Relatório de médicos suíços aponta morte de Yasser Arafat por envenenamento

araftRelatório médico de uma universidade suíça aponta que foram encontrados níveis de polônio radioativo ao menos 18 vezes acima do normal no líder palestino Yasser Arafat, morto em 2004.

O resultado, assim, “apoia moderadamente a proposição de que a morte foi causada por envenenamento”, como sempre defenderam a Autoridade Nacional Palestina e a viúva, Suha.

Os testes foram realizados pelo Centro Universitário de Medicina Legal em Lausanne, na Suíça, considerado de ponta na área. O estudo foi intermediado pela rede árabe Al Jazeera, que divulgou ontem as conclusões.

Foram analisados restos mortais e objetos pessoais do líder. O polônio estava concentrado nas costelas e pélvis de Arafat, segundo os cientistas, que afirmam, em um relatório de 108 páginas, ter até 83% de confiança no envenenamento.
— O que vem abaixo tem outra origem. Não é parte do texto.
This is an optimization exercise on Yosys and OpenROAD, whose aim is small area and a short achievable clock period, not a production implementation. Where RTL was checked, it was by simulation tests only, not by an equivalence proof against the original. Power and IR drop assume default switching activity.

Setup of build 84:
// LU_cache
module LU_cache #(
    parameter CELL_SIZE = 8,
    parameter CELL_COUNT = 128,
    parameter CELL_ADDR_SIZE = 7
)
(
    input clk,
    input reset,
    input [CELL_SIZE - 1:0] data_in,
    input new_data,
    output [CELL_COUNT * CELL_SIZE - 1:0] data_out
);
==> flow/config.mk <==
export PLATFORM = sky130hd
export DESIGN_NAME = LU_cache
export DESIGN_NICKNAME = LU_cache
export VERILOG_FILES = /design/flow/design.v
export SDC_FILE = /design/flow/constraint.sdc
export NUM_CORES = 4
export LEC_CHECK = 0
export CAP_MARGIN = 20
export CORE_MARGIN = 2
export CORE_UTILIZATION = 55
export CTS_BUF_LIST = sky130_fd_sc_hd__clkbuf_8
export CTS_CLUSTER_SIZE = 25
export SETUP_SLACK_MARGIN = 3.6
export SLEW_MARGIN = 20
export SYNTH_HIERARCHICAL = 1
==> flow/constraint.sdc <==
create_clock -name core_clock -period 7.0 [get_ports {clk}]
set_input_delay 1.4000 -clock core_clock [delete_from_list [all_inputs] [get_ports {clk}]]
set_output_delay 1.4000 -clock core_clock [all_outputs]
set_load 0.01 [all_outputs]
standard.sh (not shown) runs the stock make flow with config.mk's settings and CLKGATE_MAP_FILE= SYNTH_SCRIPT=/design/flow/synth_recipe.tcl, a recipe that flattens the netlist after the stock synthesis.
==> flow/flow/run.sh <==
#!/bin/bash
# Standard ORFS layout with these changes:
#  - port buffers are buf_1 instead of the cell buffer_ports picks by default;
#  - the slow AND/OR cells (and*, or*) are added to the don't-use list, so
#    synthesis and repair build logic from NAND/NOR/AOI cells;

set -euo pipefail
DU="sky130_fd_sc_hd__probe_p_8 sky130_fd_sc_hd__probec_p_8 sky130_fd_sc_hd__lpflow_bleeder_1 sky130_fd_sc_hd__lpflow_clkbufkapwr_1 sky130_fd_sc_hd__lpflow_clkbufkapwr_16 sky130_fd_sc_hd__lpflow_clkbufkapwr_2 sky130_fd_sc_hd__lpflow_clkbufkapwr_4 sky130_fd_sc_hd__lpflow_clkbufkapwr_8 sky130_fd_sc_hd__lpflow_clkinvkapwr_1 sky130_fd_sc_hd__lpflow_clkinvkapwr_16 sky130_fd_sc_hd__lpflow_clkinvkapwr_2 sky130_fd_sc_hd__lpflow_clkinvkapwr_4 sky130_fd_sc_hd__lpflow_clkinvkapwr_8 sky130_fd_sc_hd__lpflow_decapkapwr_12 sky130_fd_sc_hd__lpflow_decapkapwr_3 sky130_fd_sc_hd__lpflow_decapkapwr_4 sky130_fd_sc_hd__lpflow_decapkapwr_6 sky130_fd_sc_hd__lpflow_decapkapwr_8 sky130_fd_sc_hd__lpflow_inputiso0n_1 sky130_fd_sc_hd__lpflow_inputiso0p_1 sky130_fd_sc_hd__lpflow_inputiso1n_1 sky130_fd_sc_hd__lpflow_inputiso1p_1 sky130_fd_sc_hd__lpflow_inputisolatch_1 sky130_fd_sc_hd__lpflow_isobufsrc_1 sky130_fd_sc_hd__lpflow_isobufsrc_16 sky130_fd_sc_hd__lpflow_isobufsrc_2 sky130_fd_sc_hd__lpflow_isobufsrc_4 sky130_fd_sc_hd__lpflow_isobufsrc_8 sky130_fd_sc_hd__lpflow_isobufsrckapwr_16 sky130_fd_sc_hd__lpflow_lsbuf_lh_hl_isowell_tap_1 sky130_fd_sc_hd__lpflow_lsbuf_lh_hl_isowell_tap_2 sky130_fd_sc_hd__lpflow_lsbuf_lh_hl_isowell_tap_4 sky130_fd_sc_hd__lpflow_lsbuf_lh_isowell_4 sky130_fd_sc_hd__lpflow_lsbuf_lh_isowell_tap_1 sky130_fd_sc_hd__lpflow_lsbuf_lh_isowell_tap_2 sky130_fd_sc_hd__lpflow_lsbuf_lh_isowell_tap_4"
EX=" sky130_fd_sc_hd__or2_0 sky130_fd_sc_hd__or2_1 sky130_fd_sc_hd__or2_2 sky130_fd_sc_hd__or2_4 sky130_fd_sc_hd__or3_1 sky130_fd_sc_hd__or3_2 sky130_fd_sc_hd__or3_4 sky130_fd_sc_hd__or4_1 sky130_fd_sc_hd__or4_2 sky130_fd_sc_hd__or4_4 sky130_fd_sc_hd__or2b_1 sky130_fd_sc_hd__or2b_2 sky130_fd_sc_hd__or2b_4 sky130_fd_sc_hd__or3b_1 sky130_fd_sc_hd__or3b_2 sky130_fd_sc_hd__or3b_4 sky130_fd_sc_hd__or4b_1 sky130_fd_sc_hd__or4b_2 sky130_fd_sc_hd__or4b_4 sky130_fd_sc_hd__or4bb_1 sky130_fd_sc_hd__or4bb_2 sky130_fd_sc_hd__or4bb_4 sky130_fd_sc_hd__and2_0 sky130_fd_sc_hd__and2_1 sky130_fd_sc_hd__and2_2 sky130_fd_sc_hd__and2_4 sky130_fd_sc_hd__and3_1 sky130_fd_sc_hd__and3_2 sky130_fd_sc_hd__and3_4 sky130_fd_sc_hd__and4_1 sky130_fd_sc_hd__and4_2 sky130_fd_sc_hd__and4_4 sky130_fd_sc_hd__and2b_1 sky130_fd_sc_hd__and2b_2 sky130_fd_sc_hd__and2b_4 sky130_fd_sc_hd__and3b_1 sky130_fd_sc_hd__and3b_2 sky130_fd_sc_hd__and3b_4 sky130_fd_sc_hd__and4b_1 sky130_fd_sc_hd__and4b_2 sky130_fd_sc_hd__and4b_4 sky130_fd_sc_hd__and4bb_1 sky130_fd_sc_hd__and4bb_2 sky130_fd_sc_hd__and4bb_4"
bash standard.sh "BUFFER_PORTS_ARGS=-buffer_cell sky130_fd_sc_hd__buf_1" "DONT_USE_CELLS=$DU $EX" finish > layout.log 2>&1
Build 84 reached the final stage; the timing, DRC and antenna checks on its layout passed.
For build 54, these inputs were changed with respect to build 84:
# build 84
export LEC_CHECK = 0
export CAP_MARGIN = 20
export CORE_MARGIN = 2
export CORE_UTILIZATION = 55
export CTS_BUF_LIST = sky130_fd_sc_hd__clkbuf_8
export CTS_CLUSTER_SIZE = 25
export SETUP_SLACK_MARGIN = 3.6
export SLEW_MARGIN = 20
export SYNTH_HIERARCHICAL = 1
create_clock -name core_clock -period 7.0 [get_ports {clk}]
# build 54
export LEC_CHECK = 0
export CAP_MARGIN = 20
export CORE_MARGIN = 2
export CORE_UTILIZATION = 55
export CTS_CLUSTER_DIAMETER = 100
export CTS_CLUSTER_SIZE = 20
export SETUP_SLACK_MARGIN = 3.0
export SLEW_MARGIN = 20
export SYNTH_HIERARCHICAL = 1
create_clock -name core_clock -period 7.0 [get_ports {clk}]
==> run notes <==
- Comparing build 54 and build 84, the lower largest fanout on the critical path is on build 84.
- Power: build 54 draws less than build 84
- Going from build 84 to build 54, the routed via count was found to have gone down by 2,110.
- The higher clock latency on the worst-skew pair of build 54 and build 84 is in build 84.
Here is what was changed in the inputs of build 83 compared with build 54.
# build 54
export LEC_CHECK = 0
export CAP_MARGIN = 20
export CORE_MARGIN = 2
export CORE_UTILIZATION = 55
export CTS_CLUSTER_DIAMETER = 100
export CTS_CLUSTER_SIZE = 20
export SETUP_SLACK_MARGIN = 3.0
export SLEW_MARGIN = 20
export SYNTH_HIERARCHICAL = 1
create_clock -name core_clock -period 7.0 [get_ports {clk}]
# build 83
export LEC_CHECK = 0
export CAP_MARGIN = 20
export CORE_MARGIN = 2
export CORE_UTILIZATION = 55
export SETUP_SLACK_MARGIN = 3.6
export SLEW_MARGIN = 20
export SYNTH_HIERARCHICAL = 1
create_clock -name core_clock -period 7.0 [get_ports {clk}]
Results
On cell count after placement, build 54 tracks build 83 almost exactly.
[compare] base=build 54 new=build 83: delay of the slowest cell on the worst path fell by 0.08 ns; source-to-sink clock delay at the later pin of the worst-skew pair dropped 0.02 ns.
Taking build 54 as the reference, in build 83 maximum vdd drop up 64 uV, fraction of power consumed by the clock network up 8.7 points, number of levels the H-tree was split into up 1.
Build 83 ends up with lower number of iterations in the first detailed-routing pass than build 54 does.
Delta (build 83 minus build 54): total clock buffers created by CTS now sits higher; number of signal-net buffers in the layout now sits higher; number of multi-input combinational cells in the layout now sits higher.
Modified inputs, build 62 compared to build 83
# build 83
export LEC_CHECK = 0
export CAP_MARGIN = 20
export CORE_MARGIN = 2
export CORE_UTILIZATION = 55
export SETUP_SLACK_MARGIN = 3.6
export SLEW_MARGIN = 20
export SYNTH_HIERARCHICAL = 1
create_clock -name core_clock -period 7.0 [get_ports {clk}]
# build 62
export LEC_CHECK = 0
export CAP_MARGIN = 20
export CORE_MARGIN = 2
export CORE_UTILIZATION = 55
export SETUP_SLACK_MARGIN = 3.0
export SLEW_MARGIN = 20
export SYNTH_HIERARCHICAL = 1
create_clock -name core_clock -period 7.0 [get_ports {clk}]
Build 62 went all the way through synthesis, placement and routing and the layout is clean on timing, DRC and antenna.
Build 62 vs. build 83: worst setup slack fell 0.19 ns; gate count after technology mapping essentially unchanged; total negative setup slack saw little to no change.
Between build 83 and build 62, layout overhead on the synthesized area decreased.
Initial antenna violation count (lower): build 83
Compared with build 83, build 62 shows total power consumption of the routed design that has gone down by a little under 10%.
Going from build 83 to build 62, first-pass GRT wire length now smaller; sequential share of cell area now larger; layout cell share with drive strength beyond 1 now smaller.
No functional check of the RTL was part of any run of this note.

* * *

== run A ==
Another version of the RTL of LU_cache (not shown whole).
Size: roughly 1,000 I/O pins.
## LU_cache
module LU_cache #(
    parameter CELL_SIZE = 8,
    parameter CELL_COUNT = 128,
    parameter CELL_ADDR_SIZE = 7
)
(
    input clk,
    input reset,
    input [CELL_SIZE - 1:0] data_in,
    input new_data,
    output [CELL_COUNT * CELL_SIZE - 1:0] data_out
);
clock: 7.0 ns
lec_check: 0
cap_margin: 20
core_margin: 2
core_utilization: 55
cts_cluster_diameter: 100
cts_cluster_size: 20
setup_slack_margin: 3.4
slew_margin: 20
synth_hierarchical: 1
Scripts as last shown in full above: flow/flow/run.sh
diff inputs: run A => run B
Settings: swapping 3.4 for 3.0 in SETUP_SLACK_MARGIN.
--- outcome ---
Apart from run B, each of run B and run A ends the flow with a layout that passes the timing, DRC and antenna checks. Number of optimization iterations in the first detailed-route pass, run B and run A: lower on run A. Run B and run A ended up with nearly the same placed standard-cell area. Looking at buffers inserted during post-CTS setup optimization, run B sits 65 lower than run A does.
What run C does differently from run B at the input level:
Settings: SETUP_SLACK_MARGIN: 3.0 -> 3.2; CTS_CLUSTER_SIZE: 20 -> 25; CTS_CLUSTER_DIAMETER: 100 -> 120.
Findings:
- Of run B and run C, only run B fails to reach the end of the flow.
- Run B | ERROR | final report (6_report)
- Post-synthesis cell count essentially unchanged between run C and run B.
- [compare] base=run B new=run C: worst setup timing slack at the placement stage +0.082 ns; global-route usage +1.0 points; number of setup buffers added after CTS +16.
- As far as area after synthesis goes, run C and run B are indistinguishable; the numbers are identical.
- Sort run B and run C by initial DRC count desc -> top: run C
diff inputs: run C => run D
Settings: a change of SETUP_SLACK_MARGIN from 3.2 to 3.4.
[summary]
Sort run D and run C by total routed wirelength, ascending, and run C comes first. Delta (run D minus run C): setup slack rose by 0.011 ns; overall global routing resource usage has increased; final area higher.

[port drivers added, routing unchanged]
Ports are ideal in the flow. The routed layouts listed here were re-timed in OpenROAD.
Step 1, drivers: a clkbuf_16 drives clk and a buf_2 each remaining input, both assumed.
Step 2 moves the port delays by t, midway between the first and last clock arrival at a register: inputs arrive t later, outputs are due t later. That takes back most of the time a late clock gives input paths.
Three values: ideal ports, drivers, drivers and shift; two values: the first two.
| run | t, ns | setup WS [ns] | worst setup path after step 2 | cell pins on the clock port's net |
|---|---|---|---|---|
| build 84 | 0.917 | 3.347 / 3.130 / 2.213 | input to register | 1 |
| build 54 | 0.776 | 3.054 / 2.816 / 2.040 | input to register | 1 |
| build 83 | 0.771 | 3.209 / 2.996 / 2.225 | input to register | 1 |
| build 62 | 0.774 | 3.018 / 2.813 / 2.039 | input to register | 1 |
| run A | 0.748 | 3.256 / 3.036 / 2.288 | input to register | 1 |
| run C | 0.720 | 3.263 / 3.000 / 2.281 | input to register | 1 |
| run D | 0.714 | 3.275 / 3.030 / 2.315 | input to register | 1 |
After both steps every run listed still meets setup and hold. For build 84, which loses most, drivers alone change the setup slack by -0.217 ns; drivers and shift together by -1.134 ns.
O documento faz ressalvas, porém. Diz não ser possível excluir a manipulação das amostras analisadas, a despeito da garantia da viúva de que isso não aconteceu.

Os cientistas disseram que não há certeza de 100% por causa do intervalo de nove anos desde a morte e das amostras limitadas com que trabalharam.

Mesmo assim, o relatório deve ter grande impacto político, já que a suspeita maior recai sobre Israel –que ontem negou a hipótese (veja abaixo). O documento pode atrapalhar as já complicadas negociações de paz entre israelenses e palestinos.

Além da equipe suíça, outras duas, de Rússia e França, também preparam seus laudos paralelamente.

A viúva disse ontem que o resultado mostra que houve um “assassinato político”.

O corpo de Arafat foi exumado em novembro passado. Ele adoeceu em outubro de 2004 subitamente após uma refeição, com náuseas, vômito e dor abdominal.

À época, foi diagnosticado com gripe. Levado para Paris para ser tratado, morreu em 11 de novembro, aos 75 anos.